I populisti vincono, ma non in Italia

“I greci sono soddisfatti”. Basterebbe questa affermazione del solito quotidiano di servizio per dimostrare quanto sia caduto in basso il giornalismo italiano. D’altronde da certa gente è difficile attendersi un po’ di correttezza. Come quella necessaria per raccontare gli scontri di piazza ad Atene, tanto per chiarire quanto sono soddisfatti i greci. Ma l’ordine e’ quello di nascondere la protesta, la rabbia, le difficoltà. Tutto va bene. Va così bene, secondo i disinformatori, che diventa difficile spiegare ai lettori italiani (sempre meno) perché nel resto d’Europa aumentino i consensi i partiti ed i movimenti che i quotidiani di servizio definiscono “populisti”. Certo, da disertori della vanga trasformati in opinionisti non si possono pretendere analisi acute, oneste, intelligenti.

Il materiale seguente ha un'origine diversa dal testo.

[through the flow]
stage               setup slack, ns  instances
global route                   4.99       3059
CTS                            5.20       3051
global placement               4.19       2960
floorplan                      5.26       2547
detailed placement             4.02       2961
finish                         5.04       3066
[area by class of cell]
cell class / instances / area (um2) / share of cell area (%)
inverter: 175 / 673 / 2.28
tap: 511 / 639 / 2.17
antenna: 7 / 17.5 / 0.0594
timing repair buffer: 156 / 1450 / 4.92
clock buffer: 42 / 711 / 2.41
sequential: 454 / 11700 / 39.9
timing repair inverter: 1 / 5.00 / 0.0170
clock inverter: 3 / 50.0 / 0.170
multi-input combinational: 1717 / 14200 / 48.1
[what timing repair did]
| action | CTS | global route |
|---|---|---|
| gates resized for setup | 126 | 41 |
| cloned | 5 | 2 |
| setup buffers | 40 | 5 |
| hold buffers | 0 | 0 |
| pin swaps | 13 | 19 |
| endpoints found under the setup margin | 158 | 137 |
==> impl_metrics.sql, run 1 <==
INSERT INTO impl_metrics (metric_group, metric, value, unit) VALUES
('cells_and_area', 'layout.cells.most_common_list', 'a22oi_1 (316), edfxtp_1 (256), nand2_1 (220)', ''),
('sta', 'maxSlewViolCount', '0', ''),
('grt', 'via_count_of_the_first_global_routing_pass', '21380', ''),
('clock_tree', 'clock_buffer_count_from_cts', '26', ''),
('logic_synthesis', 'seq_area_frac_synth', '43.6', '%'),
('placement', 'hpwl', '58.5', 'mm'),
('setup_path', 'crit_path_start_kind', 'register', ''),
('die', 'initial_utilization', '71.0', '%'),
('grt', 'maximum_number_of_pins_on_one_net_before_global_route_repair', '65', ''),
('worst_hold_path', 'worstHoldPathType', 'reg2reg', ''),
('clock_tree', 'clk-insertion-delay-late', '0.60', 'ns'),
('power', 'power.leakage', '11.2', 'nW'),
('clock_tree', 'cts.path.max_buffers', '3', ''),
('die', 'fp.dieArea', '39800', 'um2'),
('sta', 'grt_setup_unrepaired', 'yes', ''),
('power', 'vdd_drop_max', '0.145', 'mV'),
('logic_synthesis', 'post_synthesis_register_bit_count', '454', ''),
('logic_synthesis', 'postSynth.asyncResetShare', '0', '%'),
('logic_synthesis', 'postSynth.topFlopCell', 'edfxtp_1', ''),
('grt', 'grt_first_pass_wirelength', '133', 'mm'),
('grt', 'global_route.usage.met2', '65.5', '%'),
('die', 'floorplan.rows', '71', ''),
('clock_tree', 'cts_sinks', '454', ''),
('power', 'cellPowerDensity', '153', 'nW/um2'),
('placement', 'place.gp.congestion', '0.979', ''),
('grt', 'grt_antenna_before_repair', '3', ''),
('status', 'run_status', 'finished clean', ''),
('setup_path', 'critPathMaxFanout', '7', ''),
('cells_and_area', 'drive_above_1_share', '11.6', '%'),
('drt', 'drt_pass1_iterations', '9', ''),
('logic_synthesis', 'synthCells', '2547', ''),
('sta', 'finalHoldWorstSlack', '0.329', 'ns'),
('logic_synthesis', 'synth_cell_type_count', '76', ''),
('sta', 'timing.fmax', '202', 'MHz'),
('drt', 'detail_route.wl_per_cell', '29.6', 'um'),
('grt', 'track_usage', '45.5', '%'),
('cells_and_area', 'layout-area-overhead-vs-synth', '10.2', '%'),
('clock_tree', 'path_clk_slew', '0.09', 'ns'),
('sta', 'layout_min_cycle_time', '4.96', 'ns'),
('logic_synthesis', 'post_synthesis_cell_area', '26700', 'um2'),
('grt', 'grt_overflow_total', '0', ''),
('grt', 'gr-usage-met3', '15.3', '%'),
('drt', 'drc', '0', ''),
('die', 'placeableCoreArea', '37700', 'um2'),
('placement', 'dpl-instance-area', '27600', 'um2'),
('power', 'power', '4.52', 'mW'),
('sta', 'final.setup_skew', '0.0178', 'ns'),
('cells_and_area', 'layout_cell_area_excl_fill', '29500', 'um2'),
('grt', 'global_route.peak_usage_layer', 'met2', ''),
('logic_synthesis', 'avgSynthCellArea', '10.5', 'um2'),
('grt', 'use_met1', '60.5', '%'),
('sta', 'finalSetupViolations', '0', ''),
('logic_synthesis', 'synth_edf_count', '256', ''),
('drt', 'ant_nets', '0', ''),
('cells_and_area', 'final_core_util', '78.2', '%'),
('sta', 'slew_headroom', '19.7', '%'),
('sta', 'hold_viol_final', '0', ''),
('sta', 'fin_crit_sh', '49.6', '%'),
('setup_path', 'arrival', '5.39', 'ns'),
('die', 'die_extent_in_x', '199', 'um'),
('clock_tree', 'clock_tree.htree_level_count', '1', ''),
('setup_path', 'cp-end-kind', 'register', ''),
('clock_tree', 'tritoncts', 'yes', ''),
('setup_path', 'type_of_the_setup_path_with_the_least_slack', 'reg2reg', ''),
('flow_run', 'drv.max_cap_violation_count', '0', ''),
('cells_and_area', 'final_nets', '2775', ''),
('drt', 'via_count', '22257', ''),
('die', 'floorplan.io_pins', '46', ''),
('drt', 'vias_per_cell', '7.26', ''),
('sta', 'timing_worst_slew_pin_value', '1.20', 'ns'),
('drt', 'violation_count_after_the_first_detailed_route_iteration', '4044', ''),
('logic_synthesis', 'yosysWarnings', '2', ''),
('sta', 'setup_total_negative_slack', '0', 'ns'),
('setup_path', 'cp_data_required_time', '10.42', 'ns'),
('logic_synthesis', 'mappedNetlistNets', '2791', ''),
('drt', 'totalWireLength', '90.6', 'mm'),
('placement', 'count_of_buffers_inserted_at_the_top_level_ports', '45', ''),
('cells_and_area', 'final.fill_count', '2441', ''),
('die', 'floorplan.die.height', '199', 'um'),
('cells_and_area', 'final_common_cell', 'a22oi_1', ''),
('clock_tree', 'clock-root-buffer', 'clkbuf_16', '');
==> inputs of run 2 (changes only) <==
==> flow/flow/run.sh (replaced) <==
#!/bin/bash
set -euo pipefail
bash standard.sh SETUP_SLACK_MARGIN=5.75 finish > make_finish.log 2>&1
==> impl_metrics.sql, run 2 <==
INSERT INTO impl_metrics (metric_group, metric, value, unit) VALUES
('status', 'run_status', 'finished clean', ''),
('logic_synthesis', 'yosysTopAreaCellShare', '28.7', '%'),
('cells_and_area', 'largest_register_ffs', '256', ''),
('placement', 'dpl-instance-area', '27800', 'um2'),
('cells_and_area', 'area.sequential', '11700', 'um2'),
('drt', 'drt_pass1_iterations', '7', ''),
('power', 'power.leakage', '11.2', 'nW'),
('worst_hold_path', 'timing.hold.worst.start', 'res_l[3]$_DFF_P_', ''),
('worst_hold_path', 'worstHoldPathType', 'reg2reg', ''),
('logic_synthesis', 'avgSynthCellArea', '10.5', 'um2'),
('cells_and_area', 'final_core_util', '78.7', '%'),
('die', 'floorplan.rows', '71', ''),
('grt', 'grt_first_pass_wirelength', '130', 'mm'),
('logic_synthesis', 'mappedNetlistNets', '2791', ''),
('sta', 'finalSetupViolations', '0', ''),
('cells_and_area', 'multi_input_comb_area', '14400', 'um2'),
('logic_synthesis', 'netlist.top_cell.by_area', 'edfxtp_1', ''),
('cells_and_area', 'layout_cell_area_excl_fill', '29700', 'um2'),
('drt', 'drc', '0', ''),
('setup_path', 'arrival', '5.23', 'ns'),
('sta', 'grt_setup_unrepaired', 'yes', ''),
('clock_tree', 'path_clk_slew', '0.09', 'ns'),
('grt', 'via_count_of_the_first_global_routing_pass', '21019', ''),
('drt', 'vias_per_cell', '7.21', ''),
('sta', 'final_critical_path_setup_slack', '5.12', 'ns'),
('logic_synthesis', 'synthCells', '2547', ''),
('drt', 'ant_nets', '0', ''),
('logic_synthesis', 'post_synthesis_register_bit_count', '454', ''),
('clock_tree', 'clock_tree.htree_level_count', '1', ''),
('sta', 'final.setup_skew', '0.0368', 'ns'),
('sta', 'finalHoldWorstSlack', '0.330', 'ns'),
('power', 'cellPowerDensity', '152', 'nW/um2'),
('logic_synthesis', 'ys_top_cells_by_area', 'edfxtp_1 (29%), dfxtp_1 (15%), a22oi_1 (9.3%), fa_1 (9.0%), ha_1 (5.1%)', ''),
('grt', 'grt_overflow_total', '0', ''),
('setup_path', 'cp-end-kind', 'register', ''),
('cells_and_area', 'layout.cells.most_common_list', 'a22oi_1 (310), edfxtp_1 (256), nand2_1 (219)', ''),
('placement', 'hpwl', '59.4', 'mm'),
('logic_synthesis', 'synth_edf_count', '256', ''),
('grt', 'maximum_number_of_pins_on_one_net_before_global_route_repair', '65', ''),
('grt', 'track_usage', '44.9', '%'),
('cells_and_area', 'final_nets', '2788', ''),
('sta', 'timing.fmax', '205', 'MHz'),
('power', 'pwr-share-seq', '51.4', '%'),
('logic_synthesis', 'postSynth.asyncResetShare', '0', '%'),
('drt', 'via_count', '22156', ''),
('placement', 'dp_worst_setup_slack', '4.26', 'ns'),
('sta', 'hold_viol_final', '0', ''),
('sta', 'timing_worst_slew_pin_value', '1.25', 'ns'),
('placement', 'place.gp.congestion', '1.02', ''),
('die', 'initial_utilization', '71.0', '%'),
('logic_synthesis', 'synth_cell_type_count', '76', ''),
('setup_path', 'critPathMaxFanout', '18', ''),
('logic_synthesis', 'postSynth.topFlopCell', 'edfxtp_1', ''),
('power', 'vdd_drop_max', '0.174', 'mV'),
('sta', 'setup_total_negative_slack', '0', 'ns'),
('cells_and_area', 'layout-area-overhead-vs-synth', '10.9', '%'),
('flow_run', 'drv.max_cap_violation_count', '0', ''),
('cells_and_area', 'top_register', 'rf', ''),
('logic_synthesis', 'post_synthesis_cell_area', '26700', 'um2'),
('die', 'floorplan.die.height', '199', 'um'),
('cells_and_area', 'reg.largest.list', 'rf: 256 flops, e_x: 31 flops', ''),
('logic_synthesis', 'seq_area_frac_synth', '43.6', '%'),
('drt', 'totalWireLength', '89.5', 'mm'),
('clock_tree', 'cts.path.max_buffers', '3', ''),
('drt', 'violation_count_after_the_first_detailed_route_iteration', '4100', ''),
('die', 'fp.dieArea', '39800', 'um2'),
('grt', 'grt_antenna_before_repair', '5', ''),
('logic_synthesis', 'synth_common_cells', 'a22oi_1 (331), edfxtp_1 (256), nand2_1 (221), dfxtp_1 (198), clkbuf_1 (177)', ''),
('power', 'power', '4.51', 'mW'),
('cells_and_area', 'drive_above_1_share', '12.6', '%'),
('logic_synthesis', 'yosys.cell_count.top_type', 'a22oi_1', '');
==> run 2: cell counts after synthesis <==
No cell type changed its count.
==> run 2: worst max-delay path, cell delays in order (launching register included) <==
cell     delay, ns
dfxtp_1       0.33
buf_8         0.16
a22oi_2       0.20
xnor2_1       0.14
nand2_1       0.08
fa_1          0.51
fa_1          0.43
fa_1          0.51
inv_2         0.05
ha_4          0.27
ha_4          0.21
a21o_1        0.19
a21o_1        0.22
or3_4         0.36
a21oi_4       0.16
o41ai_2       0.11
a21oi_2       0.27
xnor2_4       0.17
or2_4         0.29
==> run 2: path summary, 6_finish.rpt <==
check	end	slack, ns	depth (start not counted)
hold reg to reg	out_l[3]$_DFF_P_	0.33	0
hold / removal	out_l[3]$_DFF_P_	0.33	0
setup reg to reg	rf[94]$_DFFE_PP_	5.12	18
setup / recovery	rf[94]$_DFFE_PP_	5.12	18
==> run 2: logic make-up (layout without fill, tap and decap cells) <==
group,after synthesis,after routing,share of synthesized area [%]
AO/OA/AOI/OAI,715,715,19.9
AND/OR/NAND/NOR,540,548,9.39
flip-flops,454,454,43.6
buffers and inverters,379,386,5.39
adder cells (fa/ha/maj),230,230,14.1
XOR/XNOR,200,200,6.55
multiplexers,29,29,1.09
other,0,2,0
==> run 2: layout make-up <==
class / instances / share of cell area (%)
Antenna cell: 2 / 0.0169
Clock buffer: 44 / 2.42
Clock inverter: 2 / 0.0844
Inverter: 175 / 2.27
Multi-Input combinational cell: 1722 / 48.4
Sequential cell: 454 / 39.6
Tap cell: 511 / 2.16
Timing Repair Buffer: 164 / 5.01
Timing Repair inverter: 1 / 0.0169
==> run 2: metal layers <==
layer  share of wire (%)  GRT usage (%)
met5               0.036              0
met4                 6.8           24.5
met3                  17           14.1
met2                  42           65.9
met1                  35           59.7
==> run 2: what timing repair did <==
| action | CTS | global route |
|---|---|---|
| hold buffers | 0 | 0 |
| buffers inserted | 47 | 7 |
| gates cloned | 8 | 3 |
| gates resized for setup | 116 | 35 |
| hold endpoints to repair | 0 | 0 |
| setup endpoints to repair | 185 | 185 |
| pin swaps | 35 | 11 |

Così non riescono a spiegare le differenze tra gli austriaci che han vinto il primo turno delle presidenziali ed i polacchi al governo, tra la destra populista al governo in Ungheria e la destra populista che in Ungheria e’ all’opposizione. Una protesta che dilaga, al Nord e ad Est. Ma una rabbia senza sbocchi in Grecia, il nulla in Spagna, la rassegnazione ebete in Italia. Tra i Paesi neolatini solo la Francia ha un movimento definito populista di destra in grado di vincere. Sarebbe il caso di porsi delle domande e di darsi delle risposte, alla Marzullo. In Grecia, Alba Dorata si è radicata, sta lavorando bene, ma non riesce ancora a sfondare. In Spagna l’inconcludenza delle destre ha fatto sì che la rabbia antisistema trovasse sbocco in Podemos e l’insoddisfazione venisse rappresentata da Ciudadanos. E in Italia? Marciare divisi per colpire uniti? No, marciare divisi e non colpire mai. Problemi, gravi, di leadership. Problemi, gravissimi, di mancanza di programmi. Problemi, insolubili, di mancanza di capacità d comunicazione. Così, inevitabilmente, la rabbia viene incanalata nel voto ai 5 Stelle o nell’astensione. Ma di fronte a ogni insuccesso si ripete la stessa litania, si riparte con altri proclami e senza nuove idee, senza progetti, senza speranze e, ormai, senza illusioni. Tra chi è convinto che Roma non sia caput mundi ma sia il mondo intero e fuori non ci sia nulla; tra chi è convinto che la politica serva solo a tutelare le proprie aziende; tra chi è convinto che con uno slogan ben azzeccato si aggiusti tutto. E tutti muoiono d’invidia di fronte ai risultati che i partiti populisti ottengono oltre le Alpi.